摘要：Vitrification-based cryopreservation holds substantial potential for the large-scale conservation of plant genetic resources. This study investigated the physiological and histological changes in dormant buds of Codonopsis pilosula (Franch.) Nannf. during cryopreservation. At the loading stage, the activity of superoxide dismutase (SOD) and the content of proline were significantly increased, while the activities of catalase (CAT) and peroxidase (POD), as well as the contents of ascorbic acid (AsA) and reduced glutathione (GSH), were markedly decreased.
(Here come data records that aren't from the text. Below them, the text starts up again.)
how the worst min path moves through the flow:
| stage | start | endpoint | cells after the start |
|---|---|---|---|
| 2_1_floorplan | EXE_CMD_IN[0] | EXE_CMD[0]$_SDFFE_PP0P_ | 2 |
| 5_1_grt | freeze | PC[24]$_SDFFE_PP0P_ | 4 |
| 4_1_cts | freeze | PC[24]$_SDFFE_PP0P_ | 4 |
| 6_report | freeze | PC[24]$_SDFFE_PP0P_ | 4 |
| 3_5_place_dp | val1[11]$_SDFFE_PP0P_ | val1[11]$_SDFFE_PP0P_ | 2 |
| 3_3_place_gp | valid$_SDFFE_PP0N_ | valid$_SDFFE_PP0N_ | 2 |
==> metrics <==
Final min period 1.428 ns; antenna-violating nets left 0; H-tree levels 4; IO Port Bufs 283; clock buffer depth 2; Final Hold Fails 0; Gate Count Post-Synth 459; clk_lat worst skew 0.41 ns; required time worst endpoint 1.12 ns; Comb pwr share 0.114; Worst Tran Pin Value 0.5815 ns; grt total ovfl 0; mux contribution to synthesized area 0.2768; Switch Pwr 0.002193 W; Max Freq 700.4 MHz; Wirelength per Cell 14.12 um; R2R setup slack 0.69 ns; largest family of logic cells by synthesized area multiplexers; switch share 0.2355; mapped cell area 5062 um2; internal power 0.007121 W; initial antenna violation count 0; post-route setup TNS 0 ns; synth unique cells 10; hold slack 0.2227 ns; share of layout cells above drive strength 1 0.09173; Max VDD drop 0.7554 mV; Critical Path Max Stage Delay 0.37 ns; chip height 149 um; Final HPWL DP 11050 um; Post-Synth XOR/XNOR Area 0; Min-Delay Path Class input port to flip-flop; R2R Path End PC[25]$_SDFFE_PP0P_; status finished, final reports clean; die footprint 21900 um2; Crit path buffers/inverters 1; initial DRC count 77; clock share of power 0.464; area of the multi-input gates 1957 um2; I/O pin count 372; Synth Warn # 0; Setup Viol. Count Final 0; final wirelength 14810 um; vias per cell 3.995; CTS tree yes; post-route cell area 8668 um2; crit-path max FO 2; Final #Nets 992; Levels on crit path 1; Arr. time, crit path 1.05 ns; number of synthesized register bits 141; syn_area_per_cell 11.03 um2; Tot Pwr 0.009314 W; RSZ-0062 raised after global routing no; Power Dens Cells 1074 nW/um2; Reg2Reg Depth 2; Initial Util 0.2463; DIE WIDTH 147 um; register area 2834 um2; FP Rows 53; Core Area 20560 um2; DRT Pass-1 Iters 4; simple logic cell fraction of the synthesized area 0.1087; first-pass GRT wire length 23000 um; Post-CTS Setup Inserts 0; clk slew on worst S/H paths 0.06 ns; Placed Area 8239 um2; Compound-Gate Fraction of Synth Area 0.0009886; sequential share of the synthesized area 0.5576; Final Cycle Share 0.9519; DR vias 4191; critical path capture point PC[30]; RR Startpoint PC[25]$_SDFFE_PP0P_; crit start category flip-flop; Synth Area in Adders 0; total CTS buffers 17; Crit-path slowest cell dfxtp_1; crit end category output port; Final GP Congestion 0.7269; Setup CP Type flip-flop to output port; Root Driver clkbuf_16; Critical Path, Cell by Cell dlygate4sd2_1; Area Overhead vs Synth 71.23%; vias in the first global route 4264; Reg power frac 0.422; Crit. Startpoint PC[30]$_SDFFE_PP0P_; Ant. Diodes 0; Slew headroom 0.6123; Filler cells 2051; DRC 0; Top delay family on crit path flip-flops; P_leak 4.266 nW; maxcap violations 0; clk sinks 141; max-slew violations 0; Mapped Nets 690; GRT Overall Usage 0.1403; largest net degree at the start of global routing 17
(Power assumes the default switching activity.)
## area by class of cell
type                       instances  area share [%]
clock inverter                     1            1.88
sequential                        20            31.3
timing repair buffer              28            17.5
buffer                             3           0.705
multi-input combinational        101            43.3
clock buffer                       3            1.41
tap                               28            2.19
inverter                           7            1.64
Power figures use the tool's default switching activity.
===== config.mk =====
export PLATFORM = sky130hd
export DESIGN_NAME = half_base2_log
export DESIGN_NICKNAME = d
export VERILOG_FILES = /design/src/rtl/half_base2_log.sv
export SDC_FILE = /design/constraint.sdc
export NUM_CORES = 2
export LEC_CHECK = 0
export CAP_MARGIN = 5
export CORE_ASPECT_RATIO = 1.2
export CORE_MARGIN = 3
export CORE_UTILIZATION = 50
export CTS_BUF_LIST = sky130_fd_sc_hd__clkbuf_8
export DETAILED_ROUTE_END_ITERATION = 6
export PLACE_DENSITY = 0.67
export SLEW_MARGIN = 0
export SYNTH_ARGS = -nofsm -noshare
export SYNTH_HDL_FRONTEND = slang
export SYNTH_SLANG_ARGS = --single-unit
export TNS_END_PERCENT = 30

===== constraint.sdc =====
create_clock -name clk -period 21 [get_ports clk]
set_clock_uncertainty 0.05 [all_clocks]
set_input_delay 3.15 -clock clk [delete_from_list [all_inputs] [get_ports clk]]
set_output_delay 3.15 -clock clk [all_outputs]
set_load 0.1 [all_outputs]

===== src/rtl/half_base2_log.sv =====
// half_base2_log
//   Iterative base-2 logarithm for IEEE-754 half precision. The unit produces
//   one fraction bit per cycle by repeated mantissa squaring, then rounds the
//   fixed-point result back to half precision (round to nearest, ties to even).
//   Latency from the accept edge to the result is ITERS + 2 cycles. A new
//   operand can be accepted every ITERS + 3 cycles.
//
// Ports
//   clk        rising-edge clock
//   reset      synchronous, active-high; clears all state
//   in_valid   operand present on a
//   in_ready   high while idle; accept happens when in_valid && in_ready
//   a          operand, half in a[15:0]; a[31:16] is ignored
//   out_valid  one-cycle pulse: c holds a new result
//   c          result, half in c[15:0]; c[31:16] is always zero; held between results
module half_base2_log #(
    parameter int ITERS = 16
) (
    input  logic        clk,
    input  logic        reset,
    input  logic        in_valid,
    output logic        in_ready,
    input  logic [31:0] a,
    output logic        out_valid,
    output logic [31:0] c
);

    localparam int CW = $clog2(ITERS + 1);
    localparam int RW = ITERS + 6;   // signed log: 6 integer bits, ITERS fraction bits
    localparam int AW = RW - 1;      // magnitude of the log

    typedef enum logic [2:0] {S_IDLE, S_NORM, S_ITER, S_PACK, S_OUT} state_t;

    state_t            state_q, state_d;
    logic [15:0]       op_q, op_d;
    logic [5:0]        e_q, e_d;          // two's-complement exponent
    logic [23:0]       m_q, m_d;          // mantissa, Q1.23
    logic [ITERS-1:0]  frac_q, frac_d;    // log fraction bits, MSB first
    logic [CW-1:0]     cnt_q, cnt_d;
    logic              special_q, special_d;
    logic [15:0]       spec_res_q, spec_res_d;
    logic [15:0]       res_q, res_d;
    logic [31:0]       c_q, c_d;
    logic              out_valid_q, out_valid_d;

    // Operand classification and normalization (used in NORM)
    logic              n_special;
    logic [15:0]       n_spec_res;
    logic [5:0]        e_norm;
    logic [23:0]       m_norm;
    int                lead_p;

    always_comb begin
        n_special  = 1'b1;
        n_spec_res = 16'h0000;
        lead_p     = 0;
        for (int i = 0; i < 10; i++) begin
            if (op_q[i]) lead_p = i;
        end
        if (op_q[14:0] == 15'd0) begin
            n_spec_res = 16'hFC00;                       // log2(+-0) = -inf
        end else if (op_q[14:10] == 5'h1F && op_q[9:0] != 10'd0) begin
            n_spec_res = 16'h7E00;                       // NaN in, quiet NaN out
        end else if (op_q[15]) begin
            n_spec_res = 16'h7E00;                       // negative operand, incl. -inf
        end else if (op_q[14:10] == 5'h1F) begin
            n_spec_res = 16'h7C00;                       // log2(+inf) = +inf
        end else begin
            n_special  = 1'b0;
        end
        if (op_q[14:10] == 5'd0) begin
            // Subnormal: move the leading one of the fraction up to the integer bit.
            m_norm = {14'd0, op_q[9:0]} << (23 - lead_p);
            e_norm = 6'(lead_p - 24);
        end else begin
            m_norm = {1'b1, op_q[9:0], 13'd0};
            e_norm = {1'b0, op_q[14:10]} - 6'd15;
        end
    end

    // One squaring step; the NORM cycle squares the freshly normalized mantissa
    // so that all ITERS bits are produced by the time the FSM reaches PACK.
    logic [23:0] m_src;
    logic [47:0] sq;
    logic [23:0] m_next;

    always_comb begin
        m_src  = (state_q == S_NORM) ? m_norm : m_q;
        sq     = {24'd0, m_src} * {24'd0, m_src};
        m_next = sq[47] ? sq[47:24] : sq[46:23];   // truncating renormalization
    end

    // Fixed-point log back to half precision
    logic [RW-1:0] r_val;
    logic [RW-1:0] r_abs;
    logic [AW-1:0] mag;
    logic [AW-1:0] norm_v;
    logic [AW-1:0] sub_v;
    logic [10:0]   sig;
    logic          guard;
    logic          sticky;
    logic          round_up;
    logic [15:0]   pack_res;
    int            lead_l;
    int            biased;

    always_comb begin
        r_val  = {e_q, frac_q};
        r_abs  = r_val[RW-1] ? (~r_val + RW'(1)) : r_val;
        mag    = r_abs[AW-1:0];
        lead_l = 0;
        for (int i = 0; i < AW; i++) begin
            if (mag[i]) lead_l = i;
        end
        biased   = lead_l - ITERS + 15;
        norm_v   = mag << (AW - 1 - lead_l);
        sig      = norm_v[AW-1 -: 11];
        guard    = norm_v[AW-12];
        sticky   = |norm_v[AW-13:0];
        round_up = guard & (sticky | sig[0]);
        // Below 2^-14 the value is a small multiple of 2^-ITERS and fits a half subnormal exactly.
        sub_v    = mag << (24 - ITERS);
        if (r_val == '0) begin
            pack_res = 16'h0000;
        end else if (biased >= 1) begin
            // A carry out of the significand rolls into the exponent field.
            pack_res = {r_val[RW-1], {5'(biased), sig[9:0]} + 15'(round_up)};
        end else begin
            pack_res = {r_val[RW-1], 5'd0, sub_v[9:0]};
        end
    end

    logic unused_bits;
    assign unused_bits = ^{a[31:16], sq[22:0], r_abs[RW-1], sig[10], sub_v[AW-1:10]};

    // NOTE: every _d gets a default first so no path through the case infers a latch.
    always_comb begin
        state_d     = state_q;
        op_d        = op_q;
        e_d         = e_q;
        m_d         = m_q;
        frac_d      = frac_q;
        cnt_d       = cnt_q;
        special_d   = special_q;
        spec_res_d  = spec_res_q;
        res_d       = res_q;
        c_d         = c_q;
        out_valid_d = 1'b0;
        unique case (state_q)
            S_IDLE: begin
                if (in_valid) begin
                    op_d    = a[15:0];
                    frac_d  = '0;
                    state_d = S_NORM;
                end
            end
            S_NORM: begin
                special_d  = n_special;
                spec_res_d = n_spec_res;
                e_d        = e_norm;
                m_d        = m_next;
                frac_d     = {frac_q[ITERS-2:0], sq[47]};
                cnt_d      = CW'(1);
                state_d    = S_ITER;
            end
            S_ITER: begin
                m_d    = m_next;
                frac_d = {frac_q[ITERS-2:0], sq[47]};
                cnt_d  = cnt_q + CW'(1);
                if (cnt_q == CW'(ITERS - 1)) state_d = S_PACK;
            end
            S_PACK: begin
                res_d   = special_q ? spec_res_q : pack_res;
                state_d = S_OUT;
            end
            S_OUT: begin
                c_d         = {16'd0, res_q};
                out_valid_d = 1'b1;
                state_d     = S_IDLE;
            end
            default: state_d = S_IDLE;
        endcase
    end

    // NOTE: state registers use non-blocking assignments so every flop samples pre-edge values.
    always_ff @(posedge clk) begin
        if (reset) begin
            state_q     <= S_IDLE;
            op_q        <= '0;
            e_q         <= '0;
            m_q         <= '0;
            frac_q      <= '0;
            cnt_q       <= '0;
            special_q   <= 1'b0;
            spec_res_q  <= '0;
            res_q       <= '0;
            c_q         <= '0;
            out_valid_q <= 1'b0;
        end else begin
            state_q     <= state_d;
            op_q        <= op_d;
            e_q         <= e_d;
            m_q         <= m_d;
            frac_q      <= frac_d;
            cnt_q       <= cnt_d;
            special_q   <= special_d;
            spec_res_q  <= spec_res_d;
            res_q       <= res_d;
            c_q         <= c_d;
            out_valid_q <= out_valid_d;
        end
    end

    assign in_ready  = (state_q == S_IDLE);
    assign out_valid = out_valid_q;
    assign c         = c_q;

endmodule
Treatment with Plant Vitrification Solution 2 (PVS2) and freeze-thawing resulted in SOD activity, but had negligible effects on the other aforementioned physiological indicators. Plasmolysis was induced by the loading treatment and was further aggravated after PVS2 exposure. Surviving cells were predominantly distributed in the apical meristem, leaf primordia and the upper segment of the bud axis. Liquid nitrogen (LN) cooling and subsequent freeze-thawing caused extensive cellular damage in the outer and lower segments of the bud axis. In addition, inter-simple sequence repeat (ISSR) markers were employed for the preliminary verification of genetic stability, and no morphological or genomic deoxyribonucleic acid (DNA) variations were detected among the regenerated clones. Collectively, these findings deepen the understanding of the physiological and histological mechanisms underlying the cryopreservation of Codonopsis pilosula dormant buds, and provide a theoretical and technical basis for optimizing cryopreservation protocols for other perennial herbaceous plants.